Reproduce each line of the entries that carries "newly".

SOURCE RECORDS —

* * * * * * *

Setup of oak:
Design cpu15, start of the top module:
module cpu15(CLK, RESET_N, IO65_IN, IO64_OUT, PROM_ADDR, PROM_DATA, HALT);
clock: 2.1 ns
lec_check: 0
abc_area: 1
cap_margin: 20
core_margin: 2
core_utilization: 71
cts_cluster_diameter: 233
cts_cluster_size: 15
max_routing_layer: met4
place_density_lb_addon: 0.21
slew_margin: 40
run.sh (not shown) runs the stock make flow with config.mk's settings and CLKGATE_MAP_FILE=.
Status(oak) = ERROR, stage = 5_1_grt
Input changes introduced in pine (baseline for comparison: oak):
- CORE_UTILIZATION: 71 -> 66
- PLACE_DENSITY_LB_ADDON: 0.21 -> unset
- MAX_ROUTING_LAYER: met4 -> unset
- ABC_AREA: 1 -> unset
- CTS_CLUSTER_DIAMETER: 233 -> unset
- CTS_CLUSTER_SIZE: 15 -> unset
- the clock period (ns, I/O delays scaled along): 2.1 -> 13.1
==> results <==
The synthesized net count on oak is in line with that on pine.
Sort oak and pine by die area asc -> top: oak
Apart from oak, each of oak and pine ends the flow with a layout that passes the timing, design-rule and antenna checks.
oak: it failed with a tool error in 5_1_grt, so there are no final results.
Re mux contribution to synthesized area: pine is 7.7 points up on oak.
Setup changes, pine to birch
- swapping 66 for 40 in CORE_UTILIZATION
- swapping 13.1 for 3.64 in the clock period (ns, I/O delays scaled along)
[summary]
Area overhead of the layout relative to synthesis: pine and birch compared, higher one is birch
The number of buffers created by CTS in pine is 0.891 times that in birch.
birch vs pine, worst setup path startpoint: C4.REG_OUT[4] vs RESET_N
NOTE total leakage power pine->birch increased by a few percent
In birch, portion of total power attributed to sequential cells is lower than in pine.
birch against pine; first-pass GRT wire length is up by a little under 10%.
The non-clock buffer count of birch exceeds that of pine by 51%.
The inputs of maple differ from those of birch as listed below.
- CTS_CLUSTER_SIZE newly set to 19
- CORE_UTILIZATION changed from 40 to 31
- MIN_ROUTING_LAYER newly set to met2
- the clock period (ns, I/O delays scaled along) changed from 3.64 to 4.64
### Flow results
- NOTE: net switching power in maple falls short of that of birch
- Overall global routing resource usage (lower): birch
- Re combinational power: maple is about 20% down on birch.
- Summary of maple over birch: final non-filler cell total shows an increase of about 5%; cell area after layout increased by 120 µm² relative to the old numbers; row count rose 13%; slew at the pin closest to its max-slew limit went up.
- Part of the cycle the worst path needs was lower in maple than in birch.
- The run with more setup slack is maple; birch has less.
- Taking birch as the reference, in maple combinational share of power neither gained nor lost much; wire length of the first global-routing pass picked up an extra 8000 µm.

* * * * * * *

ANSWER TO THIS PROBLEM —
- CTS_CLUSTER_SIZE newly set to 19
- MIN_ROUTING_LAYER newly set to met2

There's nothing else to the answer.